Once you’ve learned how your body clock works, you can figure out how to adjust it. The trick is to learn your body’s natural wake/sleep cycle. This may take a while, but it’s well worth the effort.

Try this. Note when you typically awaken, and count backward eight hours. With a little experimentation, you’ll find your body clock and go to sleep without stress. Even if you can’t often get to sleep within your body clock’s demands, you can at least figure out when your body has gone through its second wind, and crawl into bed at that time, instead. You may find you don’t need eight hours, but this formula gives you a good starting place.

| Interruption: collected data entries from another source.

## src/rtl/fetch_unit.sv

```systemverilog
// rtl/fetch_unit.sv - instruction fetch stage: PC, req/ack imem fetch, {pc,instr} buffer, pre-sliced decode fields.
// Optional FETCH_MISALIGN_CHECK_EN adds o_misaligned and halts fetch on a misaligned redirect.
module fetch_unit #(
  parameter int unsigned    XLEN       = 32,
  parameter logic [XLEN-1:0] RESET_PC  = 32'h0000_0000,
  parameter int unsigned    FIFO_DEPTH = 2
) (
  input  logic            i_clk,
  input  logic            i_arst_n,
  output logic            o_imemReq,
  output logic [XLEN-1:0] o_imemAddr,
  input  logic            i_imemAck,
  input  logic [31:0]     i_imemData,
  input  logic            i_redirect,
  input  logic [XLEN-1:0] i_redirectPc,
  output logic            o_valid,
  input  logic            i_ready,
  output logic [31:0]     o_instr,
  output logic [XLEN-1:0] o_pc,
  output logic [6:0]      o_operand,
  output logic [2:0]      o_funct3,
`ifdef FETCH_MISALIGN_CHECK_EN
  output logic            o_misaligned,
`endif
  output logic            o_funct7bit5
);

  localparam int unsigned PTR_W = (FIFO_DEPTH > 1) ? $clog2(FIFO_DEPTH) : 1;
  localparam int unsigned CNT_W = $clog2(FIFO_DEPTH + 1);

  localparam logic [1:0] IDLE = 2'd0;
  localparam logic [1:0] REQ  = 2'd1;
  localparam logic [1:0] DROP = 2'd2;

  logic [1:0]       state;
  logic [XLEN-1:0]  pc;
  logic [XLEN-1:0]  reqAddr;
  logic [PTR_W-1:0] rdPtr;
  logic [PTR_W-1:0] wrPtr;
  logic [CNT_W-1:0] count;
  logic [XLEN-1:0]  pcMem    [FIFO_DEPTH];
  logic [31:0]      instrMem [FIFO_DEPTH];

  logic            fifoFull;
  logic            fifoEmpty;
  logic            push;
  logic            pop;
  logic            startReq;
  logic            redirectLoad;
  logic            fetchHalt;
  logic [XLEN-1:0] targetPc;

  assign targetPc = i_redirectPc & {{(XLEN-2){1'b1}}, 2'b00};

`ifdef FETCH_MISALIGN_CHECK_EN
  logic misaligned;
  logic redirectBad;

  assign redirectBad  = i_redirect && (i_redirectPc[1:0] != 2'b00);
  assign redirectLoad = i_redirect && !redirectBad;
  assign fetchHalt    = misaligned;
  assign o_misaligned = misaligned;

  // Sticky until the next redirect; a misaligned one re-arms it.
  always_ff @(posedge i_clk or negedge i_arst_n) begin
    if (!i_arst_n) begin
      misaligned <= 1'b0;
    end else if (i_redirect) begin
      misaligned <= redirectBad;
    end
  end
`else
  assign redirectLoad = i_redirect;
  assign fetchHalt    = 1'b0;
`endif

  assign fifoFull  = (count == CNT_W'(FIFO_DEPTH));
  assign fifoEmpty = (count == '0);
  assign push      = (state == REQ) && i_imemAck && !i_redirect;
  assign pop       = !fifoEmpty && i_ready && !i_redirect;
  assign startReq  = (state == IDLE) && !fifoFull && !i_redirect && !fetchHalt;

  assign o_imemReq  = (state != IDLE);
  assign o_imemAddr = (state == IDLE) ? pc : reqAddr;

  always_ff @(posedge i_clk or negedge i_arst_n) begin
    if (!i_arst_n) begin
      state   <= IDLE;
      pc      <= RESET_PC;
      reqAddr <= RESET_PC;
    end else begin
      case (state)
        IDLE: if (startReq) state <= REQ;
        REQ: begin
          if (i_imemAck)       state <= IDLE;
          else if (i_redirect) state <= DROP;
        end
        DROP: if (i_imemAck) state <= IDLE;
        default: state <= IDLE;
      endcase
      if (startReq) reqAddr <= pc;
      if (redirectLoad) begin
        pc <= targetPc;
      end else if (push) begin
        pc <= pc + XLEN'(4);
      end
    end
  end

  // Flush wins over push and pop in the same cycle.
  always_ff @(posedge i_clk or negedge i_arst_n) begin
    if (!i_arst_n) begin
      rdPtr <= '0;
      wrPtr <= '0;
      count <= '0;
    end else if (i_redirect) begin
      rdPtr <= '0;
      wrPtr <= '0;
      count <= '0;
    end else begin
      if (push) wrPtr <= (wrPtr == PTR_W'(FIFO_DEPTH - 1)) ? '0 : wrPtr + PTR_W'(1);
      if (pop)  rdPtr <= (rdPtr == PTR_W'(FIFO_DEPTH - 1)) ? '0 : rdPtr + PTR_W'(1);
      case ({push, pop})
        2'b10:   count <= count + CNT_W'(1);
        2'b01:   count <= count - CNT_W'(1);
        default: count <= count;
      endcase
    end
  end

  always_ff @(posedge i_clk) begin
    if (push) begin
      pcMem[wrPtr]    <= reqAddr;
      instrMem[wrPtr] <= i_imemData;
    end
  end

  assign o_valid      = !fifoEmpty;
  assign o_instr      = fifoEmpty ? 32'h0 : instrMem[rdPtr];
  assign o_pc         = fifoEmpty ? '0 : pcMem[rdPtr];
  assign o_operand    = o_instr[6:0];
  assign o_funct3     = o_instr[14:12];
  assign o_funct7bit5 = o_instr[30];

endmodule

```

Another method is just to note on a pad by your bedside (the next morning, of course) those times when you’ve fallen right to sleep naturally. Look for a pattern.

But there still will be times when you can’t help but stay up past sleep-time. When that happens, all you have to do is stay up until you’ve exhausted your second wind. So now if I can’t get to bed by 11 p.m., I just use that time productively and then go to bed at 12:30 a.m. Even on those occasions when I use my body’s second wind, I still tend to awaken on schedule, by 8 a.m.

Sleeplessness also comes from not doing a simple little routine before hitting the bed at the right time — it’s called relaxing. If I keep working right up to 10:30 p.m., I may suffer from sleeplessness. Some nights you may fall asleep more quickly than others, and can trace this restfulness to plenty of exercise and sunshine that day. As a writer, I don’t get enough of either. In nice weather, I suppose I could take pen and paper outside, but then I’ll probably get carpal tunnel syndrome.

Sigh.

Monette Louise Bebow-Reinhard is a history grad student at the University of Wisconsin-Eau Claire, mother of three and member of Western Writers of America.